MATILDA’s Model Navigator: Its purpose, focus, defining questions, and final categories

MATILDA’s Model Navigator is developed as a supporting tool that you can use if you want to learn more about dynamic modeling of intensive longitudinal data (ILD), or if you want help in deciding what models may be most useful in your empirical study. It focuses on univariate N=1 time series models, which form the building blocks for many multivariate and/or \(N>1\) modeling techniques.

The Model Navigator is based on three questions about the dynamics you expect to characterize the process that you want to study. These expectations can be based on the theory you have, or on the patterns you believe to be present in the intensive longitudinal data (ILD) you have. When you theorize about the temporal patterns that characterize a process, this very much depends on what data collection method you used or plan to use (e.g., whether you use self-reports, mobile sensing, or another technique), as well as the temporal design you use or plan to use (e.g., how often you measure, how densely spaced in time your measurements are, and for how long you observe the process). Using MATILDA’s Model Navigator as a supporting tool in decision making thus requires you to bring together the four key components: theory, measurement and analysis, in the context of your study.

In this article you can read more about: 1) the purpose of MATILDA’s Model Navigator; 2) the focus on univariate \(N=1\) models; 3) the three key questions underlying the Model Navigator; and 4) the five categories these questions ultimately distinguish.

1 Purpose

The purpose of MATILDA’s Model Navigator is two-fold:

  • First, the Model Navigator can be used as a didactic tool to help you learn more about diverse dynamic models, to develop intuition about the dynamic patterns these diverse models can generate and how these patterns depend on particular parameters of the model, and to gain deeper insight into how different models are related to each other.

  • Second, the Model Navigator can be used as a decision-supporting tool to help you find the most promising models for your study, depending on the kind of data you have and the theory you have about the process you try to capture with these data.

MATILDA’s Model Navigator is based on models that are well known and have been described and studied extensively in the time series literature. While there is already a lot of literature on these models, especially in econometrics, the existing presentations are not always easy to understand for researchers from other disciplines: It tends to require familiarity with the field’s jargon and often builds on assumed prior knowledge.

To complement the existing time series literature, MATILDA’s Model Navigator was developed with a psychologist in mind, aiming to connect with their typical interests, prior knowledge, and frame of reference, to make these models and the ideas they are based on accessible for an audience of psychological researchers.

2 Focus

MATILDA’s Model Navigator focuses on univariate \(N=1\) models. These models can be thought of as the fundamental building blocks of multivariate models and \(N>1\) techniques.
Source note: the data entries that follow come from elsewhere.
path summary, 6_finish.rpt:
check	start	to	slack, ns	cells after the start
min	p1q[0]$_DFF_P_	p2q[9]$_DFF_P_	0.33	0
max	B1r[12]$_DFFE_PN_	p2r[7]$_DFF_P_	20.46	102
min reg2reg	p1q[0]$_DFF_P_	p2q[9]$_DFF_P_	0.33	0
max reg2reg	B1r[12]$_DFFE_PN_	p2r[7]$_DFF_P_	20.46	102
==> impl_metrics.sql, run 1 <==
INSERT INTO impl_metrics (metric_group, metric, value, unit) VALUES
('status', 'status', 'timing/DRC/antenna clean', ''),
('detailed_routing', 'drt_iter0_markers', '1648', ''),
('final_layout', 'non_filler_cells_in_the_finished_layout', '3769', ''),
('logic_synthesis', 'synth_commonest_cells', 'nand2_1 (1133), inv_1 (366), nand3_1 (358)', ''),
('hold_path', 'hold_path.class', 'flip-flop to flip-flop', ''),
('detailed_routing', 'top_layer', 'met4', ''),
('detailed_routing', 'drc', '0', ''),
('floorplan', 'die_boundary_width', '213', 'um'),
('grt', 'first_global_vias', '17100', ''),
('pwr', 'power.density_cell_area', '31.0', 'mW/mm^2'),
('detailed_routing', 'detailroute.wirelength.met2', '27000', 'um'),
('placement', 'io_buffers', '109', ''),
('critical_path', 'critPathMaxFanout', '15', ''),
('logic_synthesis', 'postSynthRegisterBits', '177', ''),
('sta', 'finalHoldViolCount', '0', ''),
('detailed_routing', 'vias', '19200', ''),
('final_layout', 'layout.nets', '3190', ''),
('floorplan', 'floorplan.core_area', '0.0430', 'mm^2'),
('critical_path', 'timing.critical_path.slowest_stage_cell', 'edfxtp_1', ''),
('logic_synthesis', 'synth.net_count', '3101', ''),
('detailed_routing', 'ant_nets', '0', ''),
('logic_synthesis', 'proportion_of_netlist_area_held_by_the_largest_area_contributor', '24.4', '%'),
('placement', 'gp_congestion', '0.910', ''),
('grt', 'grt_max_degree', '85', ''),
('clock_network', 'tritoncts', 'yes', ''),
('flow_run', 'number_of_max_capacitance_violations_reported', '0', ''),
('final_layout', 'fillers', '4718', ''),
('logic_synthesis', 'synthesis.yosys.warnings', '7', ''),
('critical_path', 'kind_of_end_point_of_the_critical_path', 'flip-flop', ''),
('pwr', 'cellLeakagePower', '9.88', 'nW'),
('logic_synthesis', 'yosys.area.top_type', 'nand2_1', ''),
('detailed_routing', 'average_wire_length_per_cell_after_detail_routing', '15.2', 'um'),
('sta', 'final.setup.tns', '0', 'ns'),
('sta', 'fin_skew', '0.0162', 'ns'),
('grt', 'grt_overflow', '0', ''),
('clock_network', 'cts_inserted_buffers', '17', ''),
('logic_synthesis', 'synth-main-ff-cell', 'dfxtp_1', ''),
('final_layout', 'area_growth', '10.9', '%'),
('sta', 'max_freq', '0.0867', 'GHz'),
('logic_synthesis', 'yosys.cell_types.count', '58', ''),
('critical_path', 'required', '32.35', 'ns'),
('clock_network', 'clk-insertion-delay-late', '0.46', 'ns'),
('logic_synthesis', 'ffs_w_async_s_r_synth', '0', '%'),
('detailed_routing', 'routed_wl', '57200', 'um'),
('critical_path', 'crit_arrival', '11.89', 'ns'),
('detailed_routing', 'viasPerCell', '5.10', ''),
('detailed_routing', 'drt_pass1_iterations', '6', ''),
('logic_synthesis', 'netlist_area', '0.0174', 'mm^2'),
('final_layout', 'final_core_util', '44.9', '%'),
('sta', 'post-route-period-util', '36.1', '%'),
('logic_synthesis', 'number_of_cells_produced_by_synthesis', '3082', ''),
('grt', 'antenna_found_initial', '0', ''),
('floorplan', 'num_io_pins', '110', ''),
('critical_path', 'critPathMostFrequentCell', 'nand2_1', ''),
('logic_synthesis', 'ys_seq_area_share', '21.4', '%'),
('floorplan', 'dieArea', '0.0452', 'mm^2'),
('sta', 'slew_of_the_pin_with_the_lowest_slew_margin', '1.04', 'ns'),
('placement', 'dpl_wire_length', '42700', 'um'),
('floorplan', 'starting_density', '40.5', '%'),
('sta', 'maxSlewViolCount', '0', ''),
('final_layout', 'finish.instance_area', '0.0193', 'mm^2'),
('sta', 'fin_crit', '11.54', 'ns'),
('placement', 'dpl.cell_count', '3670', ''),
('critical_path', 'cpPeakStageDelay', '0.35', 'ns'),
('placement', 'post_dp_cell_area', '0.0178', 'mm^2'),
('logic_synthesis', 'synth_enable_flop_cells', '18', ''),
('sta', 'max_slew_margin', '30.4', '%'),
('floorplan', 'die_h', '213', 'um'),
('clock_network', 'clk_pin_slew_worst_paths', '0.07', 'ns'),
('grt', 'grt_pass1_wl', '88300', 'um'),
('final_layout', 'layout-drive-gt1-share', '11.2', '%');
Source: an optimization exercise on an open RTL-to-GDS flow (aim: a short achievable clock period and few clock cycles per item). Production flows keep margins and buffers that such runs may drop. Power and IR drop assume default switching activity.

==> flow/design.v <==
`timescale 1ns / 1ns
module uiFDMA_bgen (
    input  wire        clk,
    input  wire        rstn,
    input  wire        start,
    input  wire [31:0] start_addr,
    input  wire [15:0] start_size,
    input  wire        ready,
    output reg         valid,
    output reg  [31:0] addr,
    output reg  [7:0]  len
);
    reg  [31:0] a_q;        
    reg  [21:0] a_inc;      
    reg  [9:0]  nfull;      
    reg  [9:0]  nf_m1;      
    reg         nf_nz;      
    reg         part;       
    reg         full_q;     
    reg  [5:0]  lm1;        
    reg  [1:0]  seq;        
    reg         idle;       
    wire [5:0]  s_lm1  = start_size[5:0] - 6'd1;
    wire        s_full = |start_size[15:6];
    wire        seq1   = (seq == 2'd1);
    wire        seq3   = (seq == 2'd3);
    always @(posedge clk) begin
        a_inc <= a_q[31:10] + 22'd1;
        nf_m1 <= nfull - 10'd1;
        nf_nz <= |nfull;
        if (!rstn) begin
            a_q    <= 32'd0;
            nfull  <= 10'd0;
            part   <= 1'b0;
            full_q <= 1'b0;
            lm1    <= 6'd0;
            seq    <= 2'd0;
        end else if (start) begin
            a_q    <= start_addr;
            nfull  <= start_size[15:6];
            part   <= |start_size[5:0];
            full_q <= s_full;
            lm1    <= s_lm1;
            seq    <= 2'd0;
        end else if (~idle & ready) begin
            seq    <= 2'd1;
        end else if (seq != 2'd0) begin
            seq    <= seq + 2'd1;
            if (seq1) begin
                a_q[31:10] <= a_inc;
                if (nf_nz) nfull <= nf_m1;
                else part <= 1'b0;
            end
            if (seq3) full_q <= nf_nz;
        end
        valid <= rstn & (start | (~idle & ~ready) | (seq3 & (nf_nz | part)));
        idle  <= ~(rstn & (start | (~idle & ~ready) | (seq3 & (nf_nz | part))));
        addr  <= start ? start_addr : {(seq1 ? a_inc : a_q[31:10]), a_q[9:0]};
        len   <= {2'b00, start ? (s_lm1 | {6{s_full}}) : (lm1 | {6{seq3 ? nf_nz : full_q}})};
    end
endmodule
Hence, developing a thorough insight in the kind of patterns that arise from particular model features in the univariate \(N=1\) context and how changes in a particular model parameter alters the behavior of the process that is generated, helps you to get a better appreciation of dynamic modeling in general.

2.1 Univariate versus multivariate

The focus on univariate models implies that there is a single outcome variable; this can be combined with multiple exogenous variables, that is, observed variables that serve as predictors in the model. Some of the models included in the Model Navigator contain time or a function of time as a predictor of \(y\). Moreover, there are also models that include exogenous predictors that themselves are processes that fluctuate randomly over time or according to some predetermined pattern (e.g., being at work or not, or whether it is a day on the weekend or not). Additionally, models may include a dummy variable that represents the presence or absence of some kind of intervention or condition that varies over time. Such models thus require multivariate data; yet, the term univariate refers to having a single outcome variable.

For most—if not all—of the models that are included, multivariate extensions exist. The behaviors of such multivariate models can be much more complex than those of their univariate counterparts. Hence, learning about the patterns that univariate models can generate is important, but you should consider this only a first step: The more variables there are in a system, the more complex its temporal behavior can be.

2.2 \(N=1\) versus \(N>1\)

The Model Navigator places the focus on \(N=1\) time series modeling: This is considered relevant for actual \(N=1\) studies, but also for \(N>1\) studies. In the latter case, the interest is often on investigating similarities and differences between cases (i.e., individuals or dyads); this can be done in various ways when you go from N=1 to N>1.

It is important to keep in mind that the case you study can be an individual, but that it can also be another entity, for instance a dyad or a team. In combination with the univariate focus, this implies that you may consider as the outcome for instance the current physical distance between two individuals, or the amount of collaboration over the past day between team members. As predictors you may then consider other characteristics of the case, including the behavior and experiences of individual members of the dyad or team.

3 Defining questions

There are three defining questions on which MATILDA’s Model Navigator is built. The first question is: Is there change or no change? If your answer to this first question is that the process you are interested in is characterized by change, then there are two additional questions: Is change sudden or smooth? And: Is change lasting or reversible?

Below, you can read more about these three questions.

3.1 Question 1: Is there change or no change?

While processes tend to be characterized by fluctuations, which can be referred to as variability, not all processes are characterized by change: The latter implies variation that is typically slower and longer-lasting than the momentary fluctuations. Change may show up as an underlying trajectory that represents growth or decline. But there may also be change in other process aspects, such as the amount of variability which may increase or decrease over time, or the temporal dynamics, such that the predictability and structuredness of the process changes over time.

In MATILDA’s Model Navigator, the qualification change is considered appropriate if one or both the following conditions hold:

  • the process is non-stationary; and/or

  • parameters of the underlying process vary over time.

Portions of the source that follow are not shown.